[Start of Attachment]

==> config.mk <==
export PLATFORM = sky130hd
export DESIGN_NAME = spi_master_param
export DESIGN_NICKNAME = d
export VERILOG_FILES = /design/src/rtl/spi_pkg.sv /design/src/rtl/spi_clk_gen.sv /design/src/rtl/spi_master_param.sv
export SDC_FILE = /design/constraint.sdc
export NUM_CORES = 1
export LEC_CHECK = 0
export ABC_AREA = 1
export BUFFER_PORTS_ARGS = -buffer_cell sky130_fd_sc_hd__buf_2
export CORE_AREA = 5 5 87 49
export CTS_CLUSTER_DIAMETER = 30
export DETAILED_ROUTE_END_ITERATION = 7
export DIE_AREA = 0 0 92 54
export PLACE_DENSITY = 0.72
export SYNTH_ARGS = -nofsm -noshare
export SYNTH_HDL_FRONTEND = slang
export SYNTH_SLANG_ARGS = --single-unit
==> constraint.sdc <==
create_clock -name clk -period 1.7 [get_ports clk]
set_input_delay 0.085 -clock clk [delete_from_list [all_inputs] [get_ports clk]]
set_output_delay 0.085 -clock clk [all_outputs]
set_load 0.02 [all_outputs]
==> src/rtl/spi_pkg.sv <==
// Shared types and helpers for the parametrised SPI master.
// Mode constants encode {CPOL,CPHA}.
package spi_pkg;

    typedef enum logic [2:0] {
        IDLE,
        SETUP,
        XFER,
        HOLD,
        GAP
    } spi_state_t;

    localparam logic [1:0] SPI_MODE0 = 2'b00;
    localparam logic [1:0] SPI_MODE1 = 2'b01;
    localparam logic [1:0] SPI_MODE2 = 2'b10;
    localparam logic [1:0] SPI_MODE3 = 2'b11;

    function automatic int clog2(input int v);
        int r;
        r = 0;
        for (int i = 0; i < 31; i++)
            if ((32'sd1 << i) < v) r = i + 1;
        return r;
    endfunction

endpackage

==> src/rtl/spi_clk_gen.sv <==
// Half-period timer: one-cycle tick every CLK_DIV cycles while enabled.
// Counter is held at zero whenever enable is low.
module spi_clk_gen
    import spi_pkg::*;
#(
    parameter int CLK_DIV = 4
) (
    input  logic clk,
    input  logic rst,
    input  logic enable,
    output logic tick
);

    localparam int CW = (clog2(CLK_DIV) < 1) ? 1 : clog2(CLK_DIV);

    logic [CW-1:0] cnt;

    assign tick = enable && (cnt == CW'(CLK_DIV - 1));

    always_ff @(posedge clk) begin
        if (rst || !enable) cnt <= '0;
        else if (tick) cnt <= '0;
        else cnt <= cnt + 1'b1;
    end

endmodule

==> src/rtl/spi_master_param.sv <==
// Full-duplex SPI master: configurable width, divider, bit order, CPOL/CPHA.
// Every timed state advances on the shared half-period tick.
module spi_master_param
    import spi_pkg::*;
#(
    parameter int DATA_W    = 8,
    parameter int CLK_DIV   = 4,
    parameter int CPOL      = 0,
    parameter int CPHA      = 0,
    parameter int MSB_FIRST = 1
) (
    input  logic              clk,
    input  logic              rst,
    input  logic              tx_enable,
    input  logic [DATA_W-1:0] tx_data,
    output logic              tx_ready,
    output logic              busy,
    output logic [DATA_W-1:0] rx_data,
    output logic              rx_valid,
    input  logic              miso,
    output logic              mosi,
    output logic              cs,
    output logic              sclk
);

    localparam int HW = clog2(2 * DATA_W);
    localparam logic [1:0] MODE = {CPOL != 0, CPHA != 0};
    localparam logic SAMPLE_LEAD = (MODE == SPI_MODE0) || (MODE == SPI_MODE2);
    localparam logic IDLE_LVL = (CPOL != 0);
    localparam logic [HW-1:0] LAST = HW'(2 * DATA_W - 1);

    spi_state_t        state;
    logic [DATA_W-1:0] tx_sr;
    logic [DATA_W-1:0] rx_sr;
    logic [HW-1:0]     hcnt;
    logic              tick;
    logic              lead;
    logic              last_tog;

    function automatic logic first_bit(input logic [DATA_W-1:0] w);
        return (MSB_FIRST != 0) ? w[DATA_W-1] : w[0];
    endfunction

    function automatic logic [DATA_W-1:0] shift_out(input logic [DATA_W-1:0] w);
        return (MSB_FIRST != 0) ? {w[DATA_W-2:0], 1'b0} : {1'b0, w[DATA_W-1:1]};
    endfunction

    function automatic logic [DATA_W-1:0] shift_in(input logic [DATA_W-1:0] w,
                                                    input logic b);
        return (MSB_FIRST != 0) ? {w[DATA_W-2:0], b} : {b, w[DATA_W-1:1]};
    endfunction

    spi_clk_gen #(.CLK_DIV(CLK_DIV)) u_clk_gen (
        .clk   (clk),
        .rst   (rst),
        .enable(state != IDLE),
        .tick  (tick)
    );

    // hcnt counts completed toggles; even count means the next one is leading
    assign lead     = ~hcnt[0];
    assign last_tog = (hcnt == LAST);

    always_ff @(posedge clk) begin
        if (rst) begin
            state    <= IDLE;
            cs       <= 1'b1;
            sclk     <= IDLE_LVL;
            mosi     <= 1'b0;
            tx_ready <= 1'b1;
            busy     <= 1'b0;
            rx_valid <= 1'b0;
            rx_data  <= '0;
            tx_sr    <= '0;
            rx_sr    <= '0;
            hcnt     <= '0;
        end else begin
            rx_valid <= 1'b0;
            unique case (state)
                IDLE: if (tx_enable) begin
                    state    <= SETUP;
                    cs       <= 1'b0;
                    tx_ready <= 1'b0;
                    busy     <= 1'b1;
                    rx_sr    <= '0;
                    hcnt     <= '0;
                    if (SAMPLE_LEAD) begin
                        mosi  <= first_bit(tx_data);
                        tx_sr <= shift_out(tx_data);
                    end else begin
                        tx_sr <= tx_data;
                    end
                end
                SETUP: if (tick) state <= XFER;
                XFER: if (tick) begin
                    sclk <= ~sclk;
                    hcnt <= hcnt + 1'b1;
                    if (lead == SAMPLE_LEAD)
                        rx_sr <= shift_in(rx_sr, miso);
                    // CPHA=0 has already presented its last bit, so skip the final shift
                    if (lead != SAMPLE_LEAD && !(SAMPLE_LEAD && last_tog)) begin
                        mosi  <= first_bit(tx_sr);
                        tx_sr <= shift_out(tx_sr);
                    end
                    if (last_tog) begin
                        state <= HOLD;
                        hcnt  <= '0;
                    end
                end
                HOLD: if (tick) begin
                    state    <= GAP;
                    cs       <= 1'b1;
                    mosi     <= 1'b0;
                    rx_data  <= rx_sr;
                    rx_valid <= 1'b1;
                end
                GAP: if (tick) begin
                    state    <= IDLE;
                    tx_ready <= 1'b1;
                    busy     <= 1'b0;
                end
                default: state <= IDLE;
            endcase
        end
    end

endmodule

[End of Attachment]

> **What you will do**: For every line above in which the string "SETUP" appears, add one; please give the final count and nothing else.

> **Response to the exercise**: 3